Assigned task: From the records below, print exactly the lines starting at the one containing "instance's data width." and ending at the one containing "still in flight.", ends included, and nothing else.

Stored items
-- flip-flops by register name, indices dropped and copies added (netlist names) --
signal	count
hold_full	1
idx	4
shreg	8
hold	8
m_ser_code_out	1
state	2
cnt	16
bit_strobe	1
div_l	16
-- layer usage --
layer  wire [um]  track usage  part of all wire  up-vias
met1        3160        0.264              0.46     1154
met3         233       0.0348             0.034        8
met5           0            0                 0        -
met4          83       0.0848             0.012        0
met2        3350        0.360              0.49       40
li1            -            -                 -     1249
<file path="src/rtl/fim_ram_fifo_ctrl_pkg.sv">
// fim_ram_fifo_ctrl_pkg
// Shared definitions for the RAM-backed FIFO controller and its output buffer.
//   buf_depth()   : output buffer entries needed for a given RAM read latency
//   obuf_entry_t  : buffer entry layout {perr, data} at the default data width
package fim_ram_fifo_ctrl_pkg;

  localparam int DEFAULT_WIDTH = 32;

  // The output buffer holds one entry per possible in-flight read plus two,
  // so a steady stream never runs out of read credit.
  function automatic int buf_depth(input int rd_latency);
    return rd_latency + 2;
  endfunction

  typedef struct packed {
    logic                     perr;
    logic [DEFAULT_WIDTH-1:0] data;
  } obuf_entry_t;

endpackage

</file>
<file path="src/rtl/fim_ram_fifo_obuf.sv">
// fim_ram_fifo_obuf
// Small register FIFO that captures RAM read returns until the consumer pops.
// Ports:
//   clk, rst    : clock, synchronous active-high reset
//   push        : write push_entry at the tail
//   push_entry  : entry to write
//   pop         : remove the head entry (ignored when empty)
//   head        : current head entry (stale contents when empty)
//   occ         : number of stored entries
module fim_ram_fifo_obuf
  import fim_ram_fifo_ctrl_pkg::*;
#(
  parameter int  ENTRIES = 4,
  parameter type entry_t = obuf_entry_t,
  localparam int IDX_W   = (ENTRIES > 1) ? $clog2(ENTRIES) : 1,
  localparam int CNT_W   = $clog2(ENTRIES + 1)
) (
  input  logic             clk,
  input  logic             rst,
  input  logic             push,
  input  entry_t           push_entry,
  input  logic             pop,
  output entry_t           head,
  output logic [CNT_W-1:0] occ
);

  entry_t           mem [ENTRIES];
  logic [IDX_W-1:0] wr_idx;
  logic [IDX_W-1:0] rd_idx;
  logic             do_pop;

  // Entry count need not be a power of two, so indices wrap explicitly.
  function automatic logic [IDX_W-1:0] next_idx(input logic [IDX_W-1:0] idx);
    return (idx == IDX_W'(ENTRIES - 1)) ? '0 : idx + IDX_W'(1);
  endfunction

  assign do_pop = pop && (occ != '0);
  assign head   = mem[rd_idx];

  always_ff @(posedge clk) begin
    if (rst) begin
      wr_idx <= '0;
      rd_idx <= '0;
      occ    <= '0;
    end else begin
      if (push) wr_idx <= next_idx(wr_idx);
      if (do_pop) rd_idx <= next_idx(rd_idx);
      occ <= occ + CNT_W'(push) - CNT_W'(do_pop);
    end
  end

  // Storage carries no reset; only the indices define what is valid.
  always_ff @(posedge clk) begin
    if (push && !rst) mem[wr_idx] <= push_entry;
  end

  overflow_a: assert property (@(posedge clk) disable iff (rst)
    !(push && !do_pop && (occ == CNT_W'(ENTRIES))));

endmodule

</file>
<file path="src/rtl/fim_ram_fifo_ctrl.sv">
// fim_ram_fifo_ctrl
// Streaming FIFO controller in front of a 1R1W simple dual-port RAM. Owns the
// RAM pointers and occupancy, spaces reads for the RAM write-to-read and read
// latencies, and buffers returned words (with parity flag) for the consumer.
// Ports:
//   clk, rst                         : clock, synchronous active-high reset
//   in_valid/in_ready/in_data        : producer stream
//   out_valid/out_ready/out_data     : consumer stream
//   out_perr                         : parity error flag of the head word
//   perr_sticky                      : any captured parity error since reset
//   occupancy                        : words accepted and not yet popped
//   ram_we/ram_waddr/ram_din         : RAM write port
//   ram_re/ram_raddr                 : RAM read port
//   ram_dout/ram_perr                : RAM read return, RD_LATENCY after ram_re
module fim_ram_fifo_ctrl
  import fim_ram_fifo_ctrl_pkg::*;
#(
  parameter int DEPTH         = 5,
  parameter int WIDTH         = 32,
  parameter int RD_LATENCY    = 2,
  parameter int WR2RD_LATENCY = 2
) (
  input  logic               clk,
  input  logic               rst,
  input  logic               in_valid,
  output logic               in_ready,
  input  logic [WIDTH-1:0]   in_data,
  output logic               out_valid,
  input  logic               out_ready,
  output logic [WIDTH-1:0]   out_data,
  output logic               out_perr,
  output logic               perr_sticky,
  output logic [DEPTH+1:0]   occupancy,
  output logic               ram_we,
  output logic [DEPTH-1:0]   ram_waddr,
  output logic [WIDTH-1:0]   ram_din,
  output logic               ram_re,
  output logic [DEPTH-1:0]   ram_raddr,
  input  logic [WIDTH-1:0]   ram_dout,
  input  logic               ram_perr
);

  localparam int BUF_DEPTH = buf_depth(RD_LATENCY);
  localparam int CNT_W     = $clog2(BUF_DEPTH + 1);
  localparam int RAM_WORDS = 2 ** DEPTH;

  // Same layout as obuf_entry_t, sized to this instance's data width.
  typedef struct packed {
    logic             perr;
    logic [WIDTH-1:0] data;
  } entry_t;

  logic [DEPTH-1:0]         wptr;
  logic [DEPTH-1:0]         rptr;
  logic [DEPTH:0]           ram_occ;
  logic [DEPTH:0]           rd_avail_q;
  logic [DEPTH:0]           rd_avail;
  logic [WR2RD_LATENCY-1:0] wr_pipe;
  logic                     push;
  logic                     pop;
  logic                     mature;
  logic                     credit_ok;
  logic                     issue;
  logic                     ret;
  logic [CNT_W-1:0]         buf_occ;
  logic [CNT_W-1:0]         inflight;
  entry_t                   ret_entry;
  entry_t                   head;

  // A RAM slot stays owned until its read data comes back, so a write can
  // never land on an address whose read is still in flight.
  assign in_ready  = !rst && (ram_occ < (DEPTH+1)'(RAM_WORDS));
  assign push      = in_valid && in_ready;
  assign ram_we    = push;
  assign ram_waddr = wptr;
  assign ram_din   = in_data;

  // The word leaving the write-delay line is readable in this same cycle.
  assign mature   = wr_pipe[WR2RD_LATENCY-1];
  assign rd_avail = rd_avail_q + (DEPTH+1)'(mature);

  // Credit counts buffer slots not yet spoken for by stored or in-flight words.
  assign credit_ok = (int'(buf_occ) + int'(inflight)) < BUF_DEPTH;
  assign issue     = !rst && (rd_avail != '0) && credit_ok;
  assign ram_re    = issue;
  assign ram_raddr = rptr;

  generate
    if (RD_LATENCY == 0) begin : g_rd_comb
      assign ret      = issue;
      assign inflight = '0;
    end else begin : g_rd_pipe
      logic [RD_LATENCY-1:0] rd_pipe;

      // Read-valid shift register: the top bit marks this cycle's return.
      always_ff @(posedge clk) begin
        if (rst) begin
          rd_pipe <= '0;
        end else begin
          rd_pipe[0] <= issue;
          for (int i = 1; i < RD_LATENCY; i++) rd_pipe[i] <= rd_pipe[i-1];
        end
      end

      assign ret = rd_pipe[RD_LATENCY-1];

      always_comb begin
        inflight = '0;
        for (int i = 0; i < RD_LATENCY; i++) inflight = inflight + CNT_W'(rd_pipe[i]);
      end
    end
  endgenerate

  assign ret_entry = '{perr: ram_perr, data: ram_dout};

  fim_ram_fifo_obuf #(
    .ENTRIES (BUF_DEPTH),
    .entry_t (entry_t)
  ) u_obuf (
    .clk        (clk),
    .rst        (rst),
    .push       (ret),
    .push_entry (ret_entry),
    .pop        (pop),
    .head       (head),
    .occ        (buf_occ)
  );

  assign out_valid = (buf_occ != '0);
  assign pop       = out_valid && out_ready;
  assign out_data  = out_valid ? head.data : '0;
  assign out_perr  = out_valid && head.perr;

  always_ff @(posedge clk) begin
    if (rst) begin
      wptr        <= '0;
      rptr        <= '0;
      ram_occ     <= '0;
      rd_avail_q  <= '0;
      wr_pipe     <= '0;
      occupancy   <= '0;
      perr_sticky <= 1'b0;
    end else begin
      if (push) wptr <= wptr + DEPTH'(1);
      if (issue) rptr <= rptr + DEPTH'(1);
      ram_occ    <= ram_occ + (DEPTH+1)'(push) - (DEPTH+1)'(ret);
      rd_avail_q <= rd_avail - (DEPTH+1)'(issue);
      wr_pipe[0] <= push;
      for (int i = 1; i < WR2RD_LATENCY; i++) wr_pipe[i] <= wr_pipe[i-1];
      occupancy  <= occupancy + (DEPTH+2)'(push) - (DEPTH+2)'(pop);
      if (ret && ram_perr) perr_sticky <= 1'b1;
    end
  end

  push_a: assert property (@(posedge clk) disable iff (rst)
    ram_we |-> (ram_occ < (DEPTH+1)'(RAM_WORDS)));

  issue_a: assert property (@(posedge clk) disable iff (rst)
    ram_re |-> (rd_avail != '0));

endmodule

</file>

Expected output:
  // Same layout as obuf_entry_t, sized to this instance's data width.
  typedef struct packed {
    logic             perr;
    logic [WIDTH-1:0] data;
  } entry_t;

  logic [DEPTH-1:0]         wptr;
  logic [DEPTH-1:0]         rptr;
  logic [DEPTH:0]           ram_occ;
  logic [DEPTH:0]           rd_avail_q;
  logic [DEPTH:0]           rd_avail;
  logic [WR2RD_LATENCY-1:0] wr_pipe;
  logic                     push;
  logic                     pop;
  logic                     mature;
  logic                     credit_ok;
  logic                     issue;
  logic                     ret;
  logic [CNT_W-1:0]         buf_occ;
  logic [CNT_W-1:0]         inflight;
  entry_t                   ret_entry;
  entry_t                   head;

  // A RAM slot stays owned until its read data comes back, so a write can
  // never land on an address whose read is still in flight.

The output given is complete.